An entirely femtosecond laser (fs-laser) based process for the production of stable, enlarged and alloyed nickel surfaces is presented. The process allows the use of metal foils and aqueous salt solutions as alloying element sources. We alloy iron from an aqueous element source as well as molybdenum and cobalt from commercially available foils on nickel mesh surfaces without further coating process. It is shown that the content of alloyed iron on the nickel mesh surface structured with the fs-laser depends on the concentration of the aqueous iron(II) sulfate solution used. The alloy content of cobalt and molybdenum is controlled by adjustable laser parameters. Cross-sections prepared by a focused ion beam and subsequent energy dispersive X-ray spectroscopy shows that molybdenum and nickel form alloyed nanoscale particles on the structured nickel surface. The combination of an aqueous iron(II) sulfate solution and a molybdenum metal foil leads to a ternary nickel-molybdenum-iron surface alloy.
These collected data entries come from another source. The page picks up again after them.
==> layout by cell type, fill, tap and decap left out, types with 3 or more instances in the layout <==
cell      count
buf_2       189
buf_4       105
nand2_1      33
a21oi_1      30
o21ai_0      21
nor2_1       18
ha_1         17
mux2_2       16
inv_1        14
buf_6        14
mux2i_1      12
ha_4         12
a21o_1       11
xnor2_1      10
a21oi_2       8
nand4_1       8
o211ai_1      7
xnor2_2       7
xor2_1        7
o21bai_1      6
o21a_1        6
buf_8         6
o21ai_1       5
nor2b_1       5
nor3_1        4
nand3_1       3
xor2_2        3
### src/rtl/lsu_pkg.sv
package lsu_pkg;

    localparam int XLEN   = 32;   // data and address width
    localparam int REG_AW = 5;    // register index
    localparam int EXP_W  = 7;    // one bit per exception cause

    // cause bit positions inside exp_t
    localparam int EXP_ALE  = 5;  // misaligned address
    localparam int EXP_ADEM = 6;  // address past the end of data RAM

    typedef logic [EXP_W-1:0] exp_t;

    // encoding matches the execute stage: 0 byte, 1 half, 2 word
    typedef enum logic [1:0] {
        MW_BYTE = 2'd0,
        MW_HALF = 2'd1,
        MW_WORD = 2'd2
    } mem_width_e;

    // address stage -> response stage, 50 bits
    typedef struct packed {
        logic [REG_AW-1:0] rd;     // zero for stores
        mem_width_e        width;
        logic              sign;   // sign-extend loaded value
        logic              store;
        logic [1:0]        ofs;    // byte offset inside the word
        exp_t              exp;    // incoming causes ORed with new ones
        logic [XLEN-1:0]   badv;   // computed address, qualified later
    } addr_stage_t;

    // writeback record, 76 bits
    typedef struct packed {
        logic [REG_AW-1:0] rd;
        logic [XLEN-1:0]   data;
        exp_t              exp;
        logic [XLEN-1:0]   badv;
    } wb_t;

endpackage
--- config.mk ---
export PLATFORM = sky130hd
export DESIGN_NAME = tempSensorReader
export DESIGN_NICKNAME = d
export VERILOG_FILES = /design/src/rtl/i2cPkg.sv /design/src/rtl/i2cBitIf.sv /design/src/rtl/bitTimer.sv /design/src/rtl/byteShifter.sv /design/src/rtl/i2cSequencer.sv /design/src/rtl/tempSensorReader.sv
export SDC_FILE = /design/constraint.sdc
export NUM_CORES = 1
export LEC_CHECK = 0
export ABC_AREA = 1
export BUFFER_PORTS_ARGS = -buffer_cell sky130_fd_sc_hd__buf_2
export CAP_MARGIN = 20
export CORE_ASPECT_RATIO = 0.7
export CORE_MARGIN = 2
export CORE_UTILIZATION = 24
export CTS_CLUSTER_DIAMETER = 200
export DETAILED_ROUTE_END_ITERATION = 10
export HOLD_SLACK_MARGIN = 0.1
export PLACE_DENSITY = 0.42
export SYNTH_ARGS = -nofsm -noshare
export SYNTH_HDL_FRONTEND = slang
export SYNTH_HIERARCHICAL = 1
export SYNTH_SLANG_ARGS = --single-unit
--- constraint.sdc ---
create_clock -name FSM_Clk -period 6.3 [get_ports FSM_Clk]
set_clock_uncertainty 0.15 [all_clocks]
set_input_delay 0.315 -clock FSM_Clk [delete_from_list [all_inputs] [get_ports FSM_Clk]]
set_output_delay 0.315 -clock FSM_Clk [all_outputs]
set_load 0.05 [all_outputs]
--- src/rtl/i2cPkg.sv ---
package i2cPkg;

    // Bit framing
    localparam int PhasesPerBit = 4;
    localparam int BitsPerByteSlot = 9;
    localparam int BitIdxW = $clog2(BitsPerByteSlot);

    // Data widths
    localparam int ByteW = 8;
    localparam int AddrW = 7;
    localparam int ResultW = 16;

    // Sensor address with A0 and A1 tied low
    localparam logic [AddrW-1:0] DefaultDevAddr = 7'h48;

    // Phase inside one bit time
    typedef logic [1:0] phaseT;

    localparam phaseT PhaseSetup = 2'd0;   // SCL low, SDA may change
    localparam phaseT PhaseRise = 2'd1;    // SCL high
    localparam phaseT PhaseSample = 2'd2;  // SCL high, SDA sampled
    localparam phaseT PhaseFall = 2'd3;    // SCL low again

    // Bit-level opcodes from the sequencer
    typedef enum logic [2:0] {
        stepStart,
        stepRestart,
        stepWrite,
        stepRead,
        stepStop
    } stepE;

    // Transaction states, in bus order
    typedef enum logic [3:0] {
        sIdle,
        sStart,
        sAddrW,
        sPtr,
        sRestart,
        sAddrR,
        sReadMsb,
        sReadLsb,
        sStop,
        sDone
    } seqStateE;

endpackage

--- src/rtl/i2cBitIf.sv ---
interface i2cBitIf import i2cPkg::*; ();

    // Step command from the sequencer
    stepE step;
    logic stepGo;
    logic [ByteW-1:0] txByte;
    logic masterNack;

    // Bit timing from the timer
    phaseT phase;
    logic [BitIdxW-1:0] bitIdx;
    logic stepDone;

    // Received data, valid with stepDone
    logic [ByteW-1:0] rxByte;
    logic slaveNack;

    modport seq (
        output step, stepGo, txByte, masterNack,
        input stepDone, rxByte, slaveNack
    );

    modport timer (
        input step, stepGo,
        output phase, bitIdx, stepDone
    );

    modport shifter (
        input step, stepGo, txByte, masterNack, phase, bitIdx, stepDone,
        output rxByte, slaveNack
    );

endinterface
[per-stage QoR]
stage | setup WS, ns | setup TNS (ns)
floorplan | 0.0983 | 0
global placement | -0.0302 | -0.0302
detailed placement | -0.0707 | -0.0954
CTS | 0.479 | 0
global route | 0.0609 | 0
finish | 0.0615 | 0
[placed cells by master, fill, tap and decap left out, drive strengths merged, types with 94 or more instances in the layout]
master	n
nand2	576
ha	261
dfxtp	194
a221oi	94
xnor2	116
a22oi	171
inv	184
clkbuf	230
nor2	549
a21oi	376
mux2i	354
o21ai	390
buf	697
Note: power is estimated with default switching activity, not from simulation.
## config.mk

```make
export PLATFORM = sky130hd
export DESIGN_NAME = i2f_top
export DESIGN_NICKNAME = d
export VERILOG_FILES = /design/src/common/i2f_pkg.sv /design/src/i2f_top.sv /design/src/i2f_apb_regs.sv /design/src/conv/i2f_round.sv /design/src/conv/i2f_norm.sv /design/src/lzc.sv
export SDC_FILE = /design/constraint.sdc
export NUM_CORES = 1
export LEC_CHECK = 0
export BUFFER_PORTS_ARGS = -buffer_cell sky130_fd_sc_hd__buf_2
export CAP_MARGIN = 25
export CORE_UTILIZATION = 35
export DETAILED_ROUTE_END_ITERATION = 8
export HOLD_SLACK_MARGIN = 0.02
export SYNTH_ARGS = -nofsm -noshare
export SYNTH_HDL_FRONTEND = slang
export SYNTH_HIERARCHICAL = 1
export SYNTH_SLANG_ARGS = --single-unit
```

## constraint.sdc

```tcl
create_clock -name clk_i -period 8.7 [get_ports clk_i]
set_input_delay 0.87 -clock clk_i [delete_from_list [all_inputs] [get_ports clk_i]]
set_output_delay 0.87 -clock clk_i [all_outputs]
set_load 0.005 [all_outputs]
```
The presented fs-laser alloying process can be applied to further metal combinations and offers the potential to create new materials and properties.

提出了一种完全基于飞秒激光（fs-laser）的工艺，用于生产稳定，扩大和合金化的镍表面。该方法允许使用金属箔和盐水溶液作为合金元素源。我们将镍元素表面的水元素来源的铁以及钼箔和钴从市售箔中合金化而无需进一步的涂覆工艺。结果表明，由fs-激光构成的镍网表面的合金铁含量取决于所用硫酸铁（II）水溶液的浓度。钴和钼的合金含量由可调节的激光参数控制。通过聚焦离子束和随后的能量色散X射线光谱学制备的横截面显示，钼和镍在结构化的镍表面上形成合金化的纳米级颗粒。硫酸铁（II）水溶液和钼金属箔的组合产生三元镍-钼-铁表面合金。提出的fs-激光合金化工艺可以应用于其他金属组合，并具有创造新材料和性能的潜力。